The ambassador pulled from his pocket a sheaf of old yellowed parchment. “Your Highness, when you ascended the throne after your brother and his family were murdered, anything that seemed important, deeds and wills, were of course kept with the clerks and ministers. His entire incidental, unimportant personal correspondence was sent to archive which is standard protocol. This letter was among them.”

“What is this all about, sir?” the King boomed. “What does it say?”

“Nothing about you, your majesty. In truth, at the time of your majesty’s ascension, no one reading it could have understood its significance. It was a letter to the Emperor the late king your brother was penning at the time of his assassination, concerning a thief who had once been a mage-priest at the Temple of Sethiete here in Camlorn. His name was Jagar Tharn.”

“Jagar Tharn?” the Queen laughed nervously. “Why, we were just talking about him.”

“Tharn had stolen many books of powerful and forgotten spells, and lore about such artifacts as the Staff of Chaos, where it was hidden and how it could be used. News travels slowly to westernmost High Rock, and by the time the King your brother had heard that the Emperor’s new battlemage was a man named Jagar Tharn, many years had passed. The king had been writing a letter to warn the Emperor of the treachery of his Imperial Battlemage, but it was never completed.” Lord Strale held up the letter. “It is dated on the day of his assassination in the year 385. Four years before Jagar Tharn betrayed his master, and began the ten years of tyranny of the Imperial Simulacrum.”

“This is all very interesting,” the King barked. “But what has it to do with me?”

“The late King’s assassination is now a matter of Imperial concern. And I have a confession from your Royal Battlemage Lord Eryl.”

The King’s face lost all color: “You miserable worm, no man may threaten me. Neither you, nor that whore, nor that letter will ever see the light of day again. Guards!”

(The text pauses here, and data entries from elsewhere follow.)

[src/rtl/cq_arb_pkg.sv]
// ---------------------------------------------------------------------------
// cq_arb_pkg : requester ids, FSM encodings and helpers for cq_req_arbiter
// Rev 1.0
// ---------------------------------------------------------------------------
`default_nettype none

package cq_arb_pkg;

  localparam int c_num_req    = 3;
  localparam int c_size_width = 32;
  localparam int c_wdog_width = 16;

  typedef enum logic [1:0] {
    REQ_RTC = 2'd0,
    REQ_RRC = 2'd1,
    REQ_EE  = 2'd2
  } req_id_e;

  typedef enum logic [1:0] {
    ST_IDLE  = 2'd0,
    ST_ISSUE = 2'd1,
    ST_WAIT  = 2'd2,
    ST_RESP  = 2'd3
  } arb_state_e;

  function automatic req_id_e next_id(input req_id_e id);
    case (id)
      REQ_RTC: return REQ_RRC;
      REQ_RRC: return REQ_EE;
      default: return REQ_RTC;
    endcase
  endfunction

  function automatic req_id_e onehot_to_id(input logic [c_num_req-1:0] oh);
    if (oh[1]) return REQ_RRC;
    if (oh[2]) return REQ_EE;
    return REQ_RTC;
  endfunction

endpackage

`default_nettype wire

[src/rtl/cq_rr_arbiter.sv]
// ---------------------------------------------------------------------------
// cq_rr_arbiter : 3-way rotating-priority arbiter, search starts after i_last
// Rev 1.0
// ---------------------------------------------------------------------------
`default_nettype none

module cq_rr_arbiter
  import cq_arb_pkg::*;
(
  input  logic [c_num_req-1:0] i_req,
  input  req_id_e              i_last,
  output logic [c_num_req-1:0] o_grant
);

  req_id_e w_cand;
  logic    w_found;

  always_comb begin
    o_grant = '0;
    w_found = 1'b0;
    w_cand  = i_last;
    for (int k = 0; k < c_num_req; k++) begin
      w_cand = next_id(w_cand);
      if (!w_found && i_req[w_cand]) begin
        o_grant[w_cand] = 1'b1;
        w_found         = 1'b1;
      end
    end
  end

endmodule

`default_nettype wire

[src/rtl/cq_req_arbiter.sv]
// ---------------------------------------------------------------------------
// cq_req_arbiter : shares the CQ offset allocator among RTC/RRC/EE requesters
// Rev 1.0
// ---------------------------------------------------------------------------
`default_nettype none

module cq_req_arbiter
  import cq_arb_pkg::*;
#(
  parameter int unsigned INDEX_WIDTH    = 24,
  parameter int unsigned OFFSET_WIDTH   = 24,
  parameter int unsigned TIMEOUT_CYCLES = 255
) (
  input  logic                    clk,
  input  logic                    rst,

  input  logic                    i_rtc_req_valid,
  output logic                    o_rtc_req_ready,
  input  logic [INDEX_WIDTH-1:0]  iv_rtc_cq_index,
  input  logic [31:0]             iv_rtc_cq_size,
  output logic                    o_rtc_resp_valid,
  output logic [OFFSET_WIDTH-1:0] ov_rtc_cq_offset,

  input  logic                    i_rrc_req_valid,
  output logic                    o_rrc_req_ready,
  input  logic [INDEX_WIDTH-1:0]  iv_rrc_cq_index,
  input  logic [31:0]             iv_rrc_cq_size,
  output logic                    o_rrc_resp_valid,
  output logic [OFFSET_WIDTH-1:0] ov_rrc_cq_offset,

  input  logic                    i_ee_req_valid,
  output logic                    o_ee_req_ready,
  input  logic [INDEX_WIDTH-1:0]  iv_ee_cq_index,
  input  logic [31:0]             iv_ee_cq_size,
  output logic                    o_ee_resp_valid,
  output logic [OFFSET_WIDTH-1:0] ov_ee_cq_offset,

  input  logic                    i_cqm_init_finish,
  output logic                    o_cqm_req_valid,
  output logic [INDEX_WIDTH-1:0]  ov_cqm_cq_index,
  output logic [31:0]             ov_cqm_cq_size,
  input  logic                    i_cqm_resp_valid,
  input  logic [OFFSET_WIDTH-1:0] iv_cqm_cq_offset,

  output logic                    o_timeout_err,
  output logic                    o_busy
);

  // Last WAIT cycle before the watchdog forces a response.
  localparam logic [c_wdog_width-1:0] c_wdog_last = c_wdog_width'(TIMEOUT_CYCLES - 1);

  logic [c_num_req-1:0]    w_req_valid;
  logic [c_num_req-1:0]    w_grant;
  logic [c_num_req-1:0]    w_ready;
  logic                    w_hs;
  logic                    w_timeout;
  logic                    w_resp_pulse;
  req_id_e                 w_gid_new;
  logic [INDEX_WIDTH-1:0]  w_idx_sel;
  logic [31:0]             w_size_sel;
  arb_state_e              w_state_nxt;

  arb_state_e              r_state;
  req_id_e                 r_last;
  req_id_e                 r_gid;
  logic [INDEX_WIDTH-1:0]  r_idx;
  logic [31:0]             r_size;
  logic [OFFSET_WIDTH-1:0] r_offset;
  logic [c_wdog_width-1:0] r_wdog;
  logic                    r_err;

  assign w_req_valid = {i_ee_req_valid, i_rrc_req_valid, i_rtc_req_valid};

  cq_rr_arbiter u_rr_arbiter (
    .i_req   (w_req_valid),
    .i_last  (r_last),
    .o_grant (w_grant)
  );

  assign w_ready   = (r_state == ST_IDLE && i_cqm_init_finish) ? w_grant : '0;
  assign w_hs      = |(w_ready & w_req_valid);
  assign w_gid_new = onehot_to_id(w_grant);

  always_comb begin
    w_idx_sel  = iv_rtc_cq_index;
    w_size_sel = iv_rtc_cq_size;
    case (w_gid_new)
      REQ_RRC: begin
        w_idx_sel  = iv_rrc_cq_index;
        w_size_sel = iv_rrc_cq_size;
      end
      REQ_EE: begin
        w_idx_sel  = iv_ee_cq_index;
        w_size_sel = iv_ee_cq_size;
      end
      default: ;
    endcase
  end

  always_comb begin
    w_state_nxt = r_state;
    w_timeout   = 1'b0;
    case (r_state)
      ST_IDLE:  if (w_hs) w_state_nxt = ST_ISSUE;
      ST_ISSUE: w_state_nxt = ST_WAIT;
      ST_WAIT: begin
        // A response in the expiry cycle beats the watchdog.
        if (i_cqm_resp_valid) begin
          w_state_nxt = ST_RESP;
        end else if (r_wdog == c_wdog_last) begin
          w_state_nxt = ST_RESP;
          w_timeout   = 1'b1;
        end
      end
      ST_RESP:  w_state_nxt = ST_IDLE;
      default:  w_state_nxt = ST_IDLE;
    endcase
  end

  always_ff @(posedge clk) begin
    if (rst) begin
      r_state  <= ST_IDLE;
      r_last   <= REQ_EE;
      r_gid    <= REQ_RTC;
      r_idx    <= '0;
      r_size   <= '0;
      r_offset <= '0;
      r_wdog   <= '0;
      r_err    <= 1'b0;
    end else begin
      r_state <= w_state_nxt;
      if (w_hs) begin
        r_gid  <= w_gid_new;
        r_last <= w_gid_new;
        r_idx  <= w_idx_sel;
        r_size <= w_size_sel;
      end
      if (r_state == ST_ISSUE) begin
        r_wdog <= '0;
      end
      if (r_state == ST_WAIT) begin
        if (i_cqm_resp_valid) begin
          r_offset <= iv_cqm_cq_offset;
        end else if (w_timeout) begin
          r_offset <= '0;
          r_err    <= 1'b1;
        end else begin
          r_wdog <= r_wdog + 1'b1;
        end
      end
    end
  end

  assign w_resp_pulse = (r_state == ST_RESP);

  assign o_rtc_req_ready  = w_ready[REQ_RTC];
  assign o_rrc_req_ready  = w_ready[REQ_RRC];
  assign o_ee_req_ready   = w_ready[REQ_EE];

  assign o_rtc_resp_valid = w_resp_pulse && (r_gid == REQ_RTC);
  assign o_rrc_resp_valid = w_resp_pulse && (r_gid == REQ_RRC);
  assign o_ee_resp_valid  = w_resp_pulse && (r_gid == REQ_EE);

  assign ov_rtc_cq_offset = o_rtc_resp_valid ? r_offset : '0;
  assign ov_rrc_cq_offset = o_rrc_resp_valid ? r_offset : '0;
  assign ov_ee_cq_offset  = o_ee_resp_valid  ? r_offset : '0;

  assign o_cqm_req_valid  = (r_state == ST_ISSUE);
  assign ov_cqm_cq_index  = r_idx;
  assign ov_cqm_cq_size   = r_size;
  assign o_timeout_err    = r_err;
  assign o_busy           = (r_state != ST_IDLE);

endmodule

`default_nettype wire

The royal guards unsheathed their blades and pressed forward. As they did so, there was a sudden shimmering of light and the room was filled with Imperial nightblades, led by Proseccus. They had been there for hours, lurking invisibly in the shadows.

“In the name of His Imperial Majesty, Uriel Septim VII, I arrest you,” said Strale.

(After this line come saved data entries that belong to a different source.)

===== config.mk =====
export PLATFORM = sky130hd
export DESIGN_NAME = vector_mem_stage
export DESIGN_NICKNAME = d
export VERILOG_FILES = /design/src/rtl/vector_mem_stage.sv
export SDC_FILE = /design/constraint.sdc
export NUM_CORES = 1
export LEC_CHECK = 0
export ABC_AREA = 0
export BUFFER_PORTS_ARGS = -buffer_cell sky130_fd_sc_hd__buf_2
export CAP_MARGIN = 20
export CORE_MARGIN = 1.5
export CORE_UTILIZATION = 54
export DETAILED_ROUTE_END_ITERATION = 8
export PLACE_DENSITY = 0.8
export SLEW_MARGIN = 30
export SYNTH_ARGS = -nofsm -noshare
export SYNTH_HDL_FRONTEND = slang
export SYNTH_SLANG_ARGS = --single-unit

===== constraint.sdc =====
create_clock -name clk -period 3.45 [get_ports clk]
set_input_delay 0.1725 -clock clk [delete_from_list [all_inputs] [get_ports clk]]
set_output_delay 0.1725 -clock clk [all_outputs]
set_load 0.01 [all_outputs]

===== src/rtl/vector_mem_stage.sv =====
// Memory stage of the vector pipeline: passes non-memory ops straight to write-back and
// sequences scalar (1 beat) or vector (4 beat) loads/stores over a 32-bit memory port.
module vector_mem_stage (
   input  logic         clk,
   input  logic         rst,
   input  logic         rmem,
   input  logic         wmem,
   input  logic         wreg,
   input  logic         VF,
   input  logic [3:0]   R_V_dest,
   input  logic [127:0] alu_res,
   input  logic [127:0] store_data,
   output logic         stall,
   output logic         mem_req,
   output logic         mem_we,
   output logic [31:0]  mem_addr,
   output logic [31:0]  mem_wdata,
   input  logic         mem_ack,
   input  logic [31:0]  mem_rdata,
   output logic         wb_wreg,
   output logic         wb_VF,
   output logic [3:0]   wb_dest,
   output logic [127:0] wb_data
);

   localparam logic [0:0] IDLE = 1'b0;
   localparam logic [0:0] BUSY = 1'b1;

   logic [0:0]   state_reg, state_next;
   logic [1:0]   beat_reg, beat_next;
   logic [31:0]  base_reg;
   logic [127:0] sdata_reg;
   logic [127:0] alu_reg;
   logic         vf_reg;
   logic         wreg_reg;
   logic         store_reg;
   logic [3:0]   dest_reg;
   logic [31:0]  lane_reg [4];
   logic [31:0]  sdata_lane [4];

   logic         mem_op;
   logic         last_beat;
   logic         final_ack;
   logic [127:0] load_data;

   assign mem_op    = rmem | wmem;
   assign last_beat = vf_reg ? (beat_reg == 2'd3) : (beat_reg == 2'd0);
   assign final_ack = (state_reg == BUSY) && mem_ack && last_beat;

   // The last load lane is taken straight from the bus on the final ack edge.
   assign load_data = vf_reg ? {mem_rdata, lane_reg[2], lane_reg[1], lane_reg[0]}
                             : {96'b0, mem_rdata};

   generate
      for (genvar gi = 0; gi < 4; gi++) begin : g_lane
         localparam logic [1:0] LANE_IDX = gi;

         assign sdata_lane[gi] = sdata_reg[32*gi +: 32];

         always_ff @(posedge clk) begin
            if (rst) begin
               lane_reg[gi] <= 32'b0;
            end else if ((state_reg == BUSY) && mem_ack && !store_reg &&
                         (beat_reg == LANE_IDX)) begin
               lane_reg[gi] <= mem_rdata;
            end
         end
      end
   endgenerate

   always_comb begin
      state_next = state_reg;
      beat_next  = beat_reg;
      case (state_reg)
         IDLE: begin
            if (mem_op) begin
               state_next = BUSY;
               beat_next  = 2'd0;
            end
         end
         BUSY: begin
            if (mem_ack) begin
               if (last_beat) begin
                  state_next = IDLE;
                  beat_next  = 2'd0;
               end else begin
                  beat_next = beat_reg + 2'd1;
               end
            end
         end
         default: begin
            state_next = IDLE;
            beat_next  = 2'd0;
         end
      endcase
   end

   // Stall drops in the final-ack cycle so upstream advances on the same edge as write-back.
   always_comb begin
      stall = 1'b0;
      if (!rst) begin
         stall = ((state_reg == IDLE) && mem_op) || ((state_reg == BUSY) && !final_ack);
      end
   end

   always_comb begin
      mem_req   = 1'b0;
      mem_we    = 1'b0;
      mem_addr  = 32'b0;
      mem_wdata = 32'b0;
      if (state_reg == BUSY) begin
         mem_req   = 1'b1;
         mem_we    = store_reg;
         mem_addr  = base_reg + {28'b0, beat_reg, 2'b00};
         mem_wdata = sdata_lane[beat_reg];
      end
   end

   always_ff @(posedge clk) begin
      if (rst) begin
         state_reg <= IDLE;
         beat_reg  <= 2'd0;
         base_reg  <= 32'b0;
         sdata_reg <= 128'b0;
         alu_reg   <= 128'b0;
         vf_reg    <= 1'b0;
         wreg_reg  <= 1'b0;
         store_reg <= 1'b0;
         dest_reg  <= 4'b0;
      end else begin
         state_reg <= state_next;
         beat_reg  <= beat_next;
         if ((state_reg == IDLE) && mem_op) begin
            base_reg  <= {alu_res[31:2], 2'b00};
            sdata_reg <= store_data;
            alu_reg   <= alu_res;
            vf_reg    <= VF;
            wreg_reg  <= wreg;
            dest_reg  <= R_V_dest;
            // A simultaneous load request wins over the store.
            store_reg <= wmem & ~rmem;
         end
      end
   end

   always_ff @(posedge clk) begin
      if (rst) begin
         wb_wreg <= 1'b0;
         wb_VF   <= 1'b0;
         wb_dest <= 4'b0;
         wb_data <= 128'b0;
      end else if ((state_reg == IDLE) && !mem_op) begin
         wb_wreg <= wreg;
         wb_VF   <= VF;
         wb_dest <= R_V_dest;
         wb_data <= alu_res;
      end else if (final_ack) begin
         wb_wreg <= wreg_reg;
         wb_VF   <= vf_reg;
         wb_dest <= dest_reg;
         wb_data <= store_reg ? alu_reg : load_data;
      end else begin
         wb_wreg <= 1'b0;
      end
   end

endmodule


# [After elaboration in Yosys (flattened, before gate mapping)]
# Memories as Yosys holds them, arrays and structs flattened.
# Index checks and enable logic that the tools add are counted.
# W data, S select, Z words.
[totals] regBits=430 latch_bits=0 ram_bits=128 mem_bits_ro=0 in_bits=299 out_inout_bits=201 elab_cells=93 memories=1
[memory_table] memory="lane_reg" words=4 word_bits=32 read_ports=3 rd_ports_with_merged_regs=0 wr=4 line="38" rtl="logic [31:0] lane_reg [4];"
[classes] n_addsub=2 mul=0 div_mod_pow=0 magnitude_cmp=1 n_eq_ne=5 n_shift=0 n_mux=45 n_bitwise=9 n_reduce_logical=17
[op_table] cell="$mux W128" n=4
[op_table] cell="$mux W32" n=8
[op_table] cell="$bmux W32 S2" n=1
[op_table] cell="$add A32 B4 Y32" n=1
[op_table] cell="$mux W1" n=25
[op_table] cell="$logic_and A1 B1 Y1" n=10
[op_table] cell="$mux W4" n=2
[op_table] cell="$mux W2" n=3
[op_table] cell="$or A1 B1 Y1" n=5
[op_table] cell="$eq A2 B2 Y1 const B" n=2
[op_table] cell="$ne A2 B2 Y1 const B" n=2
[op_table] cell="$pmux W2 S2" n=1
[op_table] cell="$ge A3 B3 Y1 const B" n=1
[op_table] cell="$logic_not A1 Y1" n=3
[op_table] cell="$not A2 Y3" n=1
[op_table] cell="$add A2 B1 Y2 const B" n=1
[op_table] cell="$eq A2 B1 Y1 const B" n=1
[op_table] cell="$logic_not A2 Y1" n=1
[op_table] cell="$not A1 Y1" n=2
[op_table] cell="$pmux W1 S2" n=1
[op_table] cell="$reduce_and A2 Y1" n=1
[op_table] cell="$reduce_bool A2 Y1" n=1
[op_table] cell="$and A1 B1 Y1" n=1
[op_table] cell="$logic_or A1 B1 Y1" n=1

# [Depth between registers and ports, before layout]
[logic_depth] depth_word=7 mapped_depth=11 ltp_nobuf=6

# [Least setup slack after synthesis]
# Ideal clock, no wire load.
[synth_path] kind="register -> register" from="register beat_reg[0]" to="memory lane_reg[0][0] (enable)" setup_ns=0.482 arrival_ns=1.964 t_required_ns=2.968 slack_ns=1.004 path_stages_with_launch=7 path_buffers=2 synth_period_minus_slack_ns=2.446 cell_sequence="dfxtp_1 clkbuf_1 buf_1 inv_1 ha_1 nand2_1 nand2b_1"
[synth_rtl] element="from (decl)" line="30" rtl="logic [1:0] beat_reg, beat_next;"
[synth_rtl] element="from (signal assigned)" line="132" rtl="beat_reg <= beat_next;"
[synth_rtl] element="to (decl)" line="38"

# [Worst setup path after layout]
[layout_path] from="register beat_reg[0]" to="register wb_data[22]"
[layout_between] elab_chain_len=4 word_cells_on_any_way=5 cone_classes="eq/ne: 1; mux: 1; reduce/logical: 3"
[layout_rtl] element="$eq A2 B2 Y1 / $logic_not A2 Y1 (equally long branches)" line="47" rtl="assign last_beat = vf_reg ? (beat_reg == 2'd3) : (beat_reg == 2'd0);"
[layout_rtl] element="$mux W1 (*)" line="47"
[layout_rtl] element="$logic_and A1 B1 Y1 (*)" line="48" rtl="assign final_ack = (state_reg == BUSY) && mem_ack && last_beat;"
[layout_rtl] element="$reduce_bool A2 Y1 (no line) (*)"
[layout_rtl] element="to (signal assigned)" line="156" rtl="wb_data <= alu_res;"
[layout_rtl] element="to (signal assigned)" line="161" rtl="wb_data <= store_reg ? alu_reg : load_data;"
[layout_rtl] element="to (decl)" line="23" rtl="output logic [127:0] wb_data"
# Mark *: on every way between the ends. The rest lies on a longest branch, timed or not.
# A chain may end at the register's enable or synchronous reset.

==> run metrics <==
Top Ports=500; met1 usage=0.4699; RePlAce Congestion=0.8971; gate count of the mapped netlist=2,458; Area contributors post-synth=dfxtp_1, edfxtp_1, nand2_1, a21oi_1, and2_1; Setup Fix Bufs, Post-CTS=0; Final ANT Viol Nets=0; vias in the first global route=22,480; layout cells sized above 1=0.2270; number of DRC markers in iteration 0=2,675; Core Rows=73; Pins Over Slew Limit=0; Die H=204.4 um; cell taking the most area after synthesis=dfxtp_1; later-pin clock latency in the skew report=0.61 ns; clock period minus worst slack=3.236 ns; Final Skew=0.02053 ns; GRT overflow=0; WP data required=3.85 ns; die footprint=41,790 um^2; Die Wd=204.4 um; max-cap violations=0; H-tree Lvls=2; worst r2r src=beat_reg[0]$_SDFFE_PP0P_; Final setup viols=0; area grow syn2layout=32.55%; grt met3 use=0.1022; Critical Setup Path Class=reg -> reg; CTS root buffer=clkbuf_16; initial antenna violation count=12; flop2flop setup slack=0.21 ns; met2 GRT Util=0.6199; syn_area_per_cell=8.914 um^2; run status=complete, no violations; Synth warnings=0; WL per Instance=22.91 um; Final HPWL DP=46,850 um; register bit total from synthesis=496; Power Dens Cells=506.4 nW/um^2; CP endpoint=wb_data[22]$_SDFFE_PP0P_; CP arrival=3.64 ns; global-route usage over all layers=0.3914; register area share after synthesis=0.4971; post_cts resized=0; Starting Density=0.5489; CTS tree=yes; Worst R2R End=wb_data[22]$_SDFFE_PP0P_; Synth top area share=0.3655; cts-stage hold buffer count=267; Worst Setup SP=beat_reg[0]$_SDFFE_PP0P_; r2r worst-path depth=8; crit start category=register; Crit Path Max Fanout=62; vias after detailed routing=22,710; clk buf depth=3; Worst-path clk slew=0.06 ns; Worst-Margin Slew=0.9313 ns; Setup crit end kind=register; nets=3,393; first-pass GRT wire length=126,200 um; fin crit share=0.9380; Core ar.=39,910 um^2; Most Crowded Layer GR=met2; synthesized area=21,910 um^2; worst hold path class=in -> reg; Num CTS Buffers=51; port bufs=497; cell count of the worst hold path=2; DRT Wirelength=83,910 um; First-pass DRT Iterations=6; final-report hold violation count=0; hold slack final=0.02666 ns; Peak VDD IR=0.4093 mV; Clock Sinks=496; Worst slew margin=0.3776; Distinct cells, synth=46; RSZ-0062 raised after global routing=false; DRC Markers=0; Leakage Power=0.01192 uW; Setup TNS=0 ns; fmax=309.0 MHz; largest net degree at the start of global routing=202; vias per cell=6.201
[critical path: stages, from the launching register on]
cell	delay [ns]
dfxtp_2	0.33
buf_4	0.46
inv_1	0.18
ha_1	0.28
mux2i_4	0.22
or2_4	0.26
buf_12	0.29
a21oi_1	0.14
a211oi_1	0.82
[Yosys cell counts, drive strengths merged]
cell     count
clkbuf     160
a21oi      313
and3b        1
nand3       11
a311oi       5
ha           6
nor3         2
o21ai       41
a221oi      96
nand2b       4
buf         67
a22oi        1
or2          2
nand4bb      1
edfxtp      96
mux4        32
or4          7
nand4        8
nand2      614
mux2i       34
nor2b        1
fa           1
inv          6
a211oi      33
xor2         9
dfxtp      400
nor4         2
conb         1
nor2       154
o31ai      103
or3          9
xnor2        3
and4         5
and2       131
and3         3
nand3b      96
[worst min path at each step]
stage,from,to,slack [ns]
after floorplan,rmem,store_reg$_SDFFE_PP0P_,0.27
final,mem_rdata[29],lane_reg[0][61]$_SDFFCE_PN0P_,0.03
after global placement,store_data[38],sdata_reg[38]$_SDFFE_PP0P_,0.41
after CTS,mem_rdata[29],lane_reg[0][61]$_SDFFCE_PN0P_,0.006
after detailed placement,store_data[58],sdata_reg[58]$_SDFFE_PP0P_,0.42
after global routing,mem_rdata[16],lane_reg[0][48]$_SDFFCE_PN0P_,0.01
[kinds of logic (layout without fill, tap and decap cells)]
logic type | after synthesis | after routing | synth area share
other | 1 | 12 | 0.0001712
XOR/XNOR | 12 | 12 | 0.004797
adder cells (fa/ha/maj) | 7 | 7 | 0.004340
AND/OR/NAND/NOR | 1051 | 1051 | 0.2193
buffers and inverters | 233 | 902 | 0.04569
AO/OA/AOI/OAI | 592 | 592 | 0.1796
flip-flops | 496 | 496 | 0.4971
multiplexers | 66 | 66 | 0.04900
[report_power, final]
part | leakage (uW) | switching (uW) | internal [uW]
clock | 0.000857 | 2430 | 3320
sequential | 0.00429 | 284 | 6320
combinational | 0.00677 | 1420 | 931
[metal layers]
metal,vias up,part of all wire
met5,-,0.00030
met4,4,0.075
met3,432,0.12
met2,1872,0.45
met1,10570,0.35
li1,9834,-
[cells in the final DEF, fill, tap and decap left out, types with 6 or more instances in the layout]
cell / netlist / layout
mux2i_1: 33 / 33
nand2_1: 614 / 614
dlygate4sd3_1: 0 / 267
ha_1: 6 / 6
mux4_2: 32 / 32
o31ai_1: 103 / 103
nand3b_1: 96 / 96
a211oi_1: 33 / 33
inv_1: 6 / 6
bufinv_16: 0 / 6
clkbuf_16: 0 / 52
dfxtp_1: 400 / 396
and2_1: 131 / 131
buf_12: 0 / 16
nand3_1: 10 / 10
clkinv_2: 0 / 16
or4_1: 7 / 7
nor2_1: 153 / 151
buf_4: 9 / 22
o21ai_0: 41 / 40
diode_2: 0 / 10
clkbuf_1: 160 / 7
nand4_1: 7 / 7
or3_1: 9 / 9
a221oi_1: 56 / 56
edfxtp_1: 96 / 96
a221oi_2: 40 / 40
buf_2: 38 / 496
xor2_1: 9 / 9
a21oi_1: 313 / 313
[per-stage QoR]
stage / total power (uW) / utilization / setup WS [ns] / std cells / instance area, um^2
after floorplan: 7798 / - / 1.004 / 2459 / 21910
after global placement: 8594 / 0.6169 / 0.9959 / 3292 / 24620
after detailed placement: 8664 / 0.6170 / 0.8762 / 3292 / 24630
after CTS: 14530 / 0.7269 / 0.3984 / 3653 / 29020
after global routing: 15120 / 0.7274 / 0.1985 / 3661 / 29040
final: 14710 / 0.7276 / 0.2140 / 3663 / 29040
[final cells by class]
type,count,area (um^2)
Antenna cell,10,25.02
Fill cell,2611,10870
Multi-Input combinational cell,1730,10070
Tap cell,525,656.9
Clock buffer,64,1396
Timing Repair Buffer,802,5655
Inverter,6,22.52
Sequential cell,496,10900
Clock inverter,30,317.8
(Power assumes the default switching activity.)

The doors were opened, and the King and Queen were led out, heads bowed. Gyna told Proseccus where he would most likely find their son, Prince Sylon. The courtiers and nobles who had been in the audience chamber stared at the strange, solemn procession of their King and Queen to their own royal prison. No one said a word.

When at last a voice was heard, it startled all. The Lady Jyllia had arrived at court. “What is happening? Who dares to usurp the authority of the King and Queen?”

Lord Strale turned to Proseccus: “We would speak with the Lady Jyllia alone. You know what needs to be done.”

Proseccus nodded and had the doors to the throne room closed once again. The courtiers pressed against the wood, straining to hear everything. Though they could not say it, they wanted an explanation almost as much as her Ladyship did.